Assembly code / AVX instructions for multiplying complex numbers. (Built-in GCC assembly)

We have a scientific program, and we would like to implement the functions of AVX. The whole program (written in Fortran + C) will be vectorized and at the moment I'm trying to implement complex multiplication of numbers in the built-in GCC assembly.

The assembly code takes 4 complex numbers and performs two complex multiplications at once:

v2complex cmult(v2complex *a, v2complex *b) { v2complex ret; asm ( "vmovupd %2,%%ymm1;" "vmovupd %2, %%ymm2;" "vmovddup %%ymm2, %%ymm2;" "vshufpd $15,%%ymm1,%%ymm1,%%ymm1;" "vmulpd %1, %%ymm2, %%ymm2;" "vmulpd %1, %%ymm1, %%ymm1;" "vshufpd $5,%%ymm1,%%ymm1, %%ymm1;" "vaddsubpd %%ymm1, %%ymm2,%%ymm1;" "vmovupd %%ymm1, %0;" : "=m"(ret) : "m" (*a), "m" (*b) ); return ret; } 

where a and b are 256-bit double precision:

 typedef union v2complex { __m256d v; complex c[2]; } v2complex; 

The problem is that the code basically gives the correct result, but sometimes it fails.

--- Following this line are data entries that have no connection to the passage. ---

**config.mk**
```make
export PLATFORM = sky130hd
export DESIGN_NAME = wbuf_top
export DESIGN_NICKNAME = d
export VERILOG_FILES = /design/src/rtl/wbuf_pkg.sv /design/src/rtl/wbuf_cfg_regs.sv /design/src/rtl/wbuf_dir.sv /design/src/rtl/wbuf_line_store.sv /design/src/rtl/wbuf_send.sv /design/src/rtl/wbuf_top.sv
export SDC_FILE = /design/constraint.sdc
export NUM_CORES = 1
export LEC_CHECK = 0
export ABC_CLOCK_PERIOD_IN_PS = 3700
export BUFFER_PORTS_ARGS = -buffer_cell sky130_fd_sc_hd__buf_2
export CAP_MARGIN = 30
export CORE_ASPECT_RATIO = 1.4
export CORE_MARGIN = 2
export CORE_UTILIZATION = 29
export DETAILED_ROUTE_END_ITERATION = 10
export PLACE_DENSITY = 0.56
export SLEW_MARGIN = 20
export SYNTH_ARGS = -nofsm -noshare
export SYNTH_HDL_FRONTEND = slang
export SYNTH_SLANG_ARGS = --single-unit
```
**constraint.sdc**
```tcl
create_clock -name clk_i -period 3.7 [get_ports clk_i]
set_clock_uncertainty 0.1 [all_clocks]
set_input_delay 0.74 -clock clk_i [delete_from_list [all_inputs] [get_ports clk_i]]
set_output_delay 0.74 -clock clk_i [all_outputs]
set_load 0.005 [all_outputs]
```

I am very new to assembly, but I tried to figure it out myself. The C program (optimized by -O3) seems to interact with the ymm registers used in the assembly code. For example, I can print one of the values ​​(for example, a) before doing the multiplication, and the program never gives the wrong results.

My question is how to tell GCC not to interact with ymm. I was not able to put the ymm list in a list of grouped registers.

+7
source share
2 answers

As you may have guessed, the problem is that you did not specify the GCC, which registers you, you go astray. I am surprised if they do not yet support the placement of YMM registers in the clobber list; What version of GCC are you using?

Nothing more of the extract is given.